Thursday, December 30, 2010

Late Night Freakonomics!

My daughter has her days and nights confused. This has resulted in a lot of late night feedings. My husband stays up with her to let me sleep when he can, but she wants to eat, and there's not much he can do to help there, so I end up awake quite a bit during the night. Since I don't want to wake my husband up (the poor guy has to work, after all), I don't want to turn the TV on, so I've been reading. The latest thing I read was  Freakonomics by Steven Levitt and Stephen Dubner. (I know I'm late to the game; I read a lot of paperbacks.)

This book is an interesting hodge podge of analyzed data sets. It is also apparently a movie I hadn't heard anything about.
Chapter 5 is entitled "What Makes a Perfect Parent?" and comes to the conclusion that parenting "isn't so much a matter of what you do as a parent; it's who you are." The authors analyze a large set of data that correlates elementary test scores with a wide range of variables. They find out that there is a correlation, for instance, between having highly educated parents and scoring well, but not between scores and moving to a better neighborhood. Children with books in the home tend to score better, but it doesn't matter if those books are read every day, and it doesn't matter how much television the child watches.

The overall message seems to be that the ovebearing parents of the world believe in correlations for success that don't exist. It doesn't matter if they spend weekends shuttling their children to cultural events, evenings reading age-appropriate books, and days structuring the child's activity to avoid mindless downtime.

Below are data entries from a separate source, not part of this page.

**src/rtl/sr_debounce_ctrl.sv**
```systemverilog
// rtl/sr_debounce_ctrl.sv - debounced, mutually exclusive set/reset pulse driver for a NAND SR latch
module sr_debounce_ctrl #(
    parameter int DEBOUNCE_CYCLES = 4,
    parameter int PULSE_LEN       = 2
) (
    input  logic clk,
    input  logic reset,
    input  logic set_btn,
    input  logic reset_btn,
    output logic set_n,
    output logic reset_n,
    output logic q_model,
    output logic conflict
);

    localparam int DW = $clog2(DEBOUNCE_CYCLES + 1);
    localparam int PW = $clog2(PULSE_LEN + 1);

    typedef enum logic [1:0] {
        IDLE,
        SET_PULSE,
        RST_PULSE
    } state_t;

    // Channel index 0 is set, 1 is reset.
    logic [1:0]    btn;
    logic [1:0]    sync1_q;
    logic [1:0]    sync2_q;
    logic [1:0]    deb_q;
    logic [1:0]    deb_dly_q;
    logic [1:0]    armed_q;
    logic [1:0]    req_q;
    logic [1:0]    fill_q;
    logic          fill_done;
    logic [DW-1:0] cnt_q [2];

    state_t        state_q, state_d;
    logic [PW-1:0] pcnt_q, pcnt_d;
    logic          set_n_q, set_n_d;
    logic          reset_n_q, reset_n_d;
    logic          q_model_q, q_model_d;
    logic          conflict_q, conflict_d;

    assign btn       = {reset_btn, set_btn};
    assign fill_done = (fill_q == 2'd2);

    // A channel arms only once its debounced level agrees with a filled synchronizer,
    // so a button held through reset is absorbed silently instead of producing a pulse.
    always_ff @(posedge clk or posedge reset) begin
        if (reset) begin
            sync1_q   <= '0;
            sync2_q   <= '0;
            deb_dly_q <= '0;
            armed_q   <= '0;
            req_q     <= '0;
            fill_q    <= '0;
        end else begin
            sync1_q   <= btn;
            sync2_q   <= sync1_q;
            deb_dly_q <= deb_q;
            armed_q   <= armed_q | ({2{fill_done}} & ~(sync2_q ^ deb_q));
            req_q     <= armed_q & deb_q & ~deb_dly_q;
            if (!fill_done) begin
                fill_q <= fill_q + 2'd1;
            end
        end
    end

    always_ff @(posedge clk or posedge reset) begin
        if (reset) begin
            deb_q <= '0;
            for (int c = 0; c < 2; c++) begin
                cnt_q[c] <= '0;
            end
        end else begin
            for (int c = 0; c < 2; c++) begin
                if (sync2_q[c] == deb_q[c]) begin
                    cnt_q[c] <= '0;
                end else if (cnt_q[c] == DW'(DEBOUNCE_CYCLES - 1)) begin
                    deb_q[c] <= sync2_q[c];
                    cnt_q[c] <= '0;
                end else begin
                    cnt_q[c] <= cnt_q[c] + 1'b1;
                end
            end
        end
    end

    always_ff @(posedge clk or posedge reset) begin
        if (reset) begin
            state_q    <= IDLE;
            pcnt_q     <= '0;
            set_n_q    <= 1'b1;
            reset_n_q  <= 1'b1;
            q_model_q  <= 1'b0;
            conflict_q <= 1'b0;
        end else begin
            state_q    <= state_d;
            pcnt_q     <= pcnt_d;
            set_n_q    <= set_n_d;
            reset_n_q  <= reset_n_d;
            q_model_q  <= q_model_d;
            conflict_q <= conflict_d;
        end
    end

    always_comb begin
        state_d    = state_q;
        pcnt_d     = pcnt_q;
        set_n_d    = set_n_q;
        reset_n_d  = reset_n_q;
        q_model_d  = q_model_q;
        conflict_d = 1'b0;
        case (state_q)
            IDLE: begin
                if (req_q == 2'b11) begin
                    conflict_d = 1'b1;
                end else if (req_q[0]) begin
                    state_d   = SET_PULSE;
                    set_n_d   = 1'b0;
                    q_model_d = 1'b1;
                    pcnt_d    = PW'(1);
                end else if (req_q[1]) begin
                    state_d   = RST_PULSE;
                    reset_n_d = 1'b0;
                    q_model_d = 1'b0;
                    pcnt_d    = PW'(1);
                end
            end
            SET_PULSE, RST_PULSE: begin
                // Requests during a pulse are dropped, never queued.
                if (|req_q) begin
                    conflict_d = 1'b1;
                end
                if (pcnt_q == PW'(PULSE_LEN)) begin
                    state_d   = IDLE;
                    set_n_d   = 1'b1;
                    reset_n_d = 1'b1;
                end else begin
                    pcnt_d = pcnt_q + 1'b1;
                end
            end
            default: begin
                state_d   = IDLE;
                set_n_d   = 1'b1;
                reset_n_d = 1'b1;
            end
        endcase
    end

    assign set_n    = set_n_q;
    assign reset_n  = reset_n_q;
    assign q_model  = q_model_q;
    assign conflict = conflict_q;

endmodule

```
File: config.mk
export PLATFORM = sky130hd
export DESIGN_NAME = fir_ctrl_flat
export DESIGN_NICKNAME = d
export VERILOG_FILES = /design/src/rtl/fir_pkg.sv /design/src/rtl/fir_ctrl_if.sv /design/src/rtl/fir_mac.sv /design/src/rtl/fir_ctrl.sv /design/src/flat_wrapper.sv
export SDC_FILE = /design/constraint.sdc
export NUM_CORES = 1
export LEC_CHECK = 0
export ABC_AREA = 1
export BUFFER_PORTS_ARGS = -buffer_cell sky130_fd_sc_hd__buf_2
export CAP_MARGIN = 5
export CORE_MARGIN = 2
export CORE_UTILIZATION = 65
export CTS_CLUSTER_SIZE = 16
export DETAILED_ROUTE_END_ITERATION = 8
export PLACE_DENSITY = 0.84
export SLEW_MARGIN = 20
export SYNTH_ARGS = -nofsm -noshare
export SYNTH_HDL_FRONTEND = slang
export SYNTH_SLANG_ARGS = --single-unit
File: constraint.sdc
create_clock -name clock -period 10 [get_ports clock]
set_input_delay 2 -clock clock [delete_from_list [all_inputs] [get_ports clock]]
set_output_delay 2 -clock clock [all_outputs]
set_load 0.1 [all_outputs]
File: src/rtl/fir_pkg.sv
// fir_pkg: shared types and constants for the FIR sequencer.
//   FIR_DW / FIR_AW / FIR_ACCW : default sample, address and accumulator widths
//   state_t                    : sequencer states
//   ROUND_CONST, SAT_MAX/MIN   : output rounding offset and saturation limits (Q1.17)
package fir_pkg;

   localparam int FIR_DW    = 18;
   localparam int FIR_AW    = 7;
   localparam int FIR_ACCW  = 2 * FIR_DW + FIR_AW;

   // Coefficients are Q1.17, so the accumulator carries 17 fractional bits.
   localparam int FRAC_BITS = FIR_DW - 1;

   // Half an output LSB: adding it before the shift rounds half up.
   localparam longint ROUND_CONST = longint'(1) <<< (FRAC_BITS - 1);
   localparam longint SAT_MAX     = (longint'(1) <<< (FIR_DW - 1)) - 1;
   localparam longint SAT_MIN     = -(longint'(1) <<< (FIR_DW - 1));

   // Read-data, product and accumulate stages to flush after the last tap.
   localparam int DRAIN_CYCLES = 3;

   typedef enum logic [2:0] {
      S_CLEAR,
      S_IDLE,
      S_WRITE,
      S_MAC,
      S_DRAIN,
      S_OUT
   } state_t;

endpackage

A child's ability to succeed (at least on standardized tests) is determined by factors that are already in place before the child is born (or even conceived). A child born to well-educated, English-speaking, thirty-year-old plus parents of high socioeconomic status performs better. Period.

It's a little disheartening to look at this data at first. It makes it seem like all those hours spent trying to be a good parent don't matter. (And I know I've only had four weeks with my daughter, so I know there are a lot more hours to come). I did, I'll admit, feel a little relieved to see that there is no correlation between whether a child has a stay-at-home mother and test scores. Daycare isn't proven to stunt her ability.

But what of that ability? Do I really care if my child can perform well on standardized tests? Especially at the elementary level?

I'm not very keen on testing. I work with a lot of students, and I've known many that just don't test well. They are smart, creative, engaged, and headed for great things, but they don't test well. I also have known plenty of students who test great but have been lazy and uninterested in their education. Furthermore, I think that our societal focus on test scores is a large part of the problem with our current education system. (In another chapter in Freakonomics, the authors analyze standardized test scores from the Chicago school district and find that many teachers were cheating, skewing the answers so that they would get promotions.) All of this focus on tests, especially in the early years of education, seems to leave little time for experimental educational programs and creativity.

Creativity. The authors admit that this data doesn't measure things like creativity or ingenuity. It measures ability to take a standardized test, which is a dream for data analysis, but not always such a practical skill in real life. What if reading all of those books helps a child become more creative with language? This probably wouldn't show up on the test, but it's certainly something I want my daughter to be able to do. What if all of those museum trips (which do nothing to help with test scores, apparently) help a child interact with other cultures better? How would we analyze that correlation?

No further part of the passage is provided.